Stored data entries
== Segment start ==

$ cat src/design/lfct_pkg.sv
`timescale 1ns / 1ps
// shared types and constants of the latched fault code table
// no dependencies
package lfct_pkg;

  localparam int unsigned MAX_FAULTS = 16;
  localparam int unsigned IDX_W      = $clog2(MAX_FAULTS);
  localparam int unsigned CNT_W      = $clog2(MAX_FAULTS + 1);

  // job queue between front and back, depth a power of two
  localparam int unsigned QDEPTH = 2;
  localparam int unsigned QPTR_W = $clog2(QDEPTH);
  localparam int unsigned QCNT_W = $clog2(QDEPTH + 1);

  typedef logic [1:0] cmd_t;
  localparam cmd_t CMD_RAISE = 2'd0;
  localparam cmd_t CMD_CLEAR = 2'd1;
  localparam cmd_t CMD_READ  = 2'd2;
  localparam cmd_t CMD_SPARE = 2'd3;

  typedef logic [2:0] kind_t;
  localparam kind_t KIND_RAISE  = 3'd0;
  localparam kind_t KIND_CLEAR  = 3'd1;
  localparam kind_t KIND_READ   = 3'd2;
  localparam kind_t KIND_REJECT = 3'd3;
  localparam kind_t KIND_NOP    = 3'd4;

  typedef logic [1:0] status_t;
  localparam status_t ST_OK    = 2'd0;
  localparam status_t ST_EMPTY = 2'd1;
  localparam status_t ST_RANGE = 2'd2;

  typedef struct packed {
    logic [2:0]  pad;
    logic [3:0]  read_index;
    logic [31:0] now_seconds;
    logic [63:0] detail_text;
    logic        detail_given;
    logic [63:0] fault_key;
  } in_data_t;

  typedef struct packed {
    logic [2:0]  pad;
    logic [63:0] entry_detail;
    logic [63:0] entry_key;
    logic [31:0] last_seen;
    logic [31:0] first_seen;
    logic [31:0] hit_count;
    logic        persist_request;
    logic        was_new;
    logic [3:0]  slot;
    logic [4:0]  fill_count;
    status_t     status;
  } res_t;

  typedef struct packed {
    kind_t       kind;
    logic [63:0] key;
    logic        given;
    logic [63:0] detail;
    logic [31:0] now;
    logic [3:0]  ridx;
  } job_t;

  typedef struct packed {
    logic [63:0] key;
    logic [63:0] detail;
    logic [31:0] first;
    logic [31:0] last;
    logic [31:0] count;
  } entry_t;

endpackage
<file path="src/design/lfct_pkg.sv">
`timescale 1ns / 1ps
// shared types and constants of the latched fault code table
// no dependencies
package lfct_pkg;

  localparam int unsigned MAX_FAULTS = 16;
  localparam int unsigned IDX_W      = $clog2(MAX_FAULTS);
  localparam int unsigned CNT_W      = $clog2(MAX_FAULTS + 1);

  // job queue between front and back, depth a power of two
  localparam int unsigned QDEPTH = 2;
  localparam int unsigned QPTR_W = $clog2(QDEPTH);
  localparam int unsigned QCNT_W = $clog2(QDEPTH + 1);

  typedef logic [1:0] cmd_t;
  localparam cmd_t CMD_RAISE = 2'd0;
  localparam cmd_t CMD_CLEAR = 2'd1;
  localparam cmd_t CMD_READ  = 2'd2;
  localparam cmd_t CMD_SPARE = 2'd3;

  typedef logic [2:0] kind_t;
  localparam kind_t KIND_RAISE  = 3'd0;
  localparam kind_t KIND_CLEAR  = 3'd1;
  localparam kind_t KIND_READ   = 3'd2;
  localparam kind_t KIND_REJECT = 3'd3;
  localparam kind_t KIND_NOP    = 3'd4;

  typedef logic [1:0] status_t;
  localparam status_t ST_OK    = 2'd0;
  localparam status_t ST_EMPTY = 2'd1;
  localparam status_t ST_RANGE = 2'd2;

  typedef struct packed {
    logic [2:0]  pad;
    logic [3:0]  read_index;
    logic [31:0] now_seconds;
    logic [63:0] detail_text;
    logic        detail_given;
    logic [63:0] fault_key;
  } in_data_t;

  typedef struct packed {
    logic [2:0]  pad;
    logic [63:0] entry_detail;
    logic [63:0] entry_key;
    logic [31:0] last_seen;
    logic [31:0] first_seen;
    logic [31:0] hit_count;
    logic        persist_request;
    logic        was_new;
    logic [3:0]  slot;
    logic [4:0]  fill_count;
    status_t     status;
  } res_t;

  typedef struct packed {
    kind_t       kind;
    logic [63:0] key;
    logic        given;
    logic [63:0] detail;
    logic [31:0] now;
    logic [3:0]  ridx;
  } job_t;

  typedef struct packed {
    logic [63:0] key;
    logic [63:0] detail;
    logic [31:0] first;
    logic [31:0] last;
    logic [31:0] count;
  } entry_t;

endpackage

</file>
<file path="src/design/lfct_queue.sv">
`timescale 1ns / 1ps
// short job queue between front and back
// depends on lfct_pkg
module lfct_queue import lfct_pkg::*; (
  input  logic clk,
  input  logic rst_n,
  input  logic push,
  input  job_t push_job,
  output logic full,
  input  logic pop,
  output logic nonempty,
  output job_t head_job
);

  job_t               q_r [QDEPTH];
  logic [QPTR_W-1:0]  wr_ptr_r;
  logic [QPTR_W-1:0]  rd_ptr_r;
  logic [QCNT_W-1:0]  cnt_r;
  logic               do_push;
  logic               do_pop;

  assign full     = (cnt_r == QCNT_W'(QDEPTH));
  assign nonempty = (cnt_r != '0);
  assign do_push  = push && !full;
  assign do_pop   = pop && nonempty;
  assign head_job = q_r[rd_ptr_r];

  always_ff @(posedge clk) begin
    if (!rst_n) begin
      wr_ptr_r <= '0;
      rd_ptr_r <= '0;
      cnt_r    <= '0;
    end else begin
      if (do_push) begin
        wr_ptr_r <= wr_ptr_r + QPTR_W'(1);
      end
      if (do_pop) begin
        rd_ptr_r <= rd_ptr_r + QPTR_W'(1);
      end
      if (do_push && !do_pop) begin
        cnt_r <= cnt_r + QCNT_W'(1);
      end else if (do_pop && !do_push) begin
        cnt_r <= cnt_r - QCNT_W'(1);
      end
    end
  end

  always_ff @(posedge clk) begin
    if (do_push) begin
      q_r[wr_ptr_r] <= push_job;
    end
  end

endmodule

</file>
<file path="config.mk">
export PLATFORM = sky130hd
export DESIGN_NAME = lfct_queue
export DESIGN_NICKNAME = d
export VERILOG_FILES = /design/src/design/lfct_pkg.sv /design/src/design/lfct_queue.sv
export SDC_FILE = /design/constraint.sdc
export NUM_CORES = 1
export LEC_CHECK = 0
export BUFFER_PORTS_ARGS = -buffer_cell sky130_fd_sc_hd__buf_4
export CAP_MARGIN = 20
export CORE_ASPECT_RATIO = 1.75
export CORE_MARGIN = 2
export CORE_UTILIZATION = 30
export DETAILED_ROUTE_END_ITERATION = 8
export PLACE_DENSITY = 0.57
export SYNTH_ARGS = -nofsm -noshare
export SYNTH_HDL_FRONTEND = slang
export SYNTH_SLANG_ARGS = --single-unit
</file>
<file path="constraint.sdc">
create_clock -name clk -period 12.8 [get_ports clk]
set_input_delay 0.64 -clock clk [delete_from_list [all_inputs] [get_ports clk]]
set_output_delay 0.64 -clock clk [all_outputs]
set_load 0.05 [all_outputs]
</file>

== Segment end ==
== Segment start ==

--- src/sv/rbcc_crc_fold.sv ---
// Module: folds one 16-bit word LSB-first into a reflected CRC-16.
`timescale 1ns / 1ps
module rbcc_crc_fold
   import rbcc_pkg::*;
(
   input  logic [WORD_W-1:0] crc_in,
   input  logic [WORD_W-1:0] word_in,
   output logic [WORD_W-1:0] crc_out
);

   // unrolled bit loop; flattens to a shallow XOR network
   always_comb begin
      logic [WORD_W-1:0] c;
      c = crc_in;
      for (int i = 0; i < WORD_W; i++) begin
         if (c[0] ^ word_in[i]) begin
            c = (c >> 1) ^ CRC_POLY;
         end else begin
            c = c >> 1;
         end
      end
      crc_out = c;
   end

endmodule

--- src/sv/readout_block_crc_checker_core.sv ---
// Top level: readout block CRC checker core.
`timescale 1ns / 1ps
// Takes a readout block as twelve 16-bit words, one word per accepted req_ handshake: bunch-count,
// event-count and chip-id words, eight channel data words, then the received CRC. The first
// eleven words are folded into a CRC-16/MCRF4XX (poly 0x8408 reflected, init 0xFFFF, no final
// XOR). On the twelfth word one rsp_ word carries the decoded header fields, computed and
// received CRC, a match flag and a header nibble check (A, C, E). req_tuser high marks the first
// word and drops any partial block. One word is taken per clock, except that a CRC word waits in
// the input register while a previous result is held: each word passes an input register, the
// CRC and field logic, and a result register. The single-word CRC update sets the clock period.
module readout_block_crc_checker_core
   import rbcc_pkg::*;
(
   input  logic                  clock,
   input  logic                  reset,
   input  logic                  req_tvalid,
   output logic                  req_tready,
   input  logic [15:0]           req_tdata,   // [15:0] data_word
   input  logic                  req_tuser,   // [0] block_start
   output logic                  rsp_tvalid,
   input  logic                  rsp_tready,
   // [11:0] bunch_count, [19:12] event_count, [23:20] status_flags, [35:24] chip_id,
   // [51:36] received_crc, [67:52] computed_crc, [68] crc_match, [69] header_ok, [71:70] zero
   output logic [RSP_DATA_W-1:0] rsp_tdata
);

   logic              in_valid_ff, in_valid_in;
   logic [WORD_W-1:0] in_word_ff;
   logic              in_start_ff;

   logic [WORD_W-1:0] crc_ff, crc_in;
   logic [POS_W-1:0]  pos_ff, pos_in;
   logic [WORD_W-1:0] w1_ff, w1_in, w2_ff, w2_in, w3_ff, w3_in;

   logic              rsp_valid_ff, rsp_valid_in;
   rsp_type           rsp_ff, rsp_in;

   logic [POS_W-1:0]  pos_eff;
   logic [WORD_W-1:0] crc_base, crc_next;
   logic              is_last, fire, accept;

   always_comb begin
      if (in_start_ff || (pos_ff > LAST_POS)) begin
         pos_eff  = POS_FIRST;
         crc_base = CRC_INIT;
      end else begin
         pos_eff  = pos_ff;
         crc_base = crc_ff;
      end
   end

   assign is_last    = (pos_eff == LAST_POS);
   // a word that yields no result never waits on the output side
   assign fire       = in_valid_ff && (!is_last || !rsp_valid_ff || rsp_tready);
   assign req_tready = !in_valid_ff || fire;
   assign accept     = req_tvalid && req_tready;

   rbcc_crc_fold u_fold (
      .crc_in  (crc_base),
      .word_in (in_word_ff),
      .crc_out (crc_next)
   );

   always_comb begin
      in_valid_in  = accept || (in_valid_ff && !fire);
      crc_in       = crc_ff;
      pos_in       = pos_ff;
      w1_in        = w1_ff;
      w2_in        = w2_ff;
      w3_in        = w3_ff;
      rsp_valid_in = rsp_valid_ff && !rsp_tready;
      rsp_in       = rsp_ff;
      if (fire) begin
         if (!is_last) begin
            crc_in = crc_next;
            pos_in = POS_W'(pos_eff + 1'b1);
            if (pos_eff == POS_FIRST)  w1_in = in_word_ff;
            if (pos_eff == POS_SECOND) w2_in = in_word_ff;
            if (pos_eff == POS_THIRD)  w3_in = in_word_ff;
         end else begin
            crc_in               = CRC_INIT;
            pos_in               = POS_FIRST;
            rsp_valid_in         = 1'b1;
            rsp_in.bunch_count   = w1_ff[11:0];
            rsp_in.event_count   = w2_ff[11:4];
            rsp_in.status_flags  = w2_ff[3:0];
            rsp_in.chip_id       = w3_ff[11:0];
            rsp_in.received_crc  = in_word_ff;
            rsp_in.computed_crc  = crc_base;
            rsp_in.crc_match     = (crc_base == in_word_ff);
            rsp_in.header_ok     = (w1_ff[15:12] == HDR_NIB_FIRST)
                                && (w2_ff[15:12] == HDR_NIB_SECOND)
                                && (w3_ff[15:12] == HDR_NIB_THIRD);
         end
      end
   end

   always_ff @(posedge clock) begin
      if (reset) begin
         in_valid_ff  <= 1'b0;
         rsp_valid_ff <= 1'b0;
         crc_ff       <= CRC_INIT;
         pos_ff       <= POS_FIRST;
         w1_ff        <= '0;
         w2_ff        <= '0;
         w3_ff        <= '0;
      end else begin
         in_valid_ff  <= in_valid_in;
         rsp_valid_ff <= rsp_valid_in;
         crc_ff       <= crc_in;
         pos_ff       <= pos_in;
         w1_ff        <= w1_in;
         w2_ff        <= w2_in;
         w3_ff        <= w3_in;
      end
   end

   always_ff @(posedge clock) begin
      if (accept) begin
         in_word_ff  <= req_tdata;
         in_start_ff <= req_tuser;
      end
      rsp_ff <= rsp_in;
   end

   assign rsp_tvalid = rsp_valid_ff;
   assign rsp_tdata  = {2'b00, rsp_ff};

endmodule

== Segment end ==

Search the data for the string "result" and copy every line where it appears.

// the input register while a previous result is held: each word passes an input register, the
// CRC and field logic, and a result register. The single-word CRC update sets the clock period.
   // a word that yields no result never waits on the output side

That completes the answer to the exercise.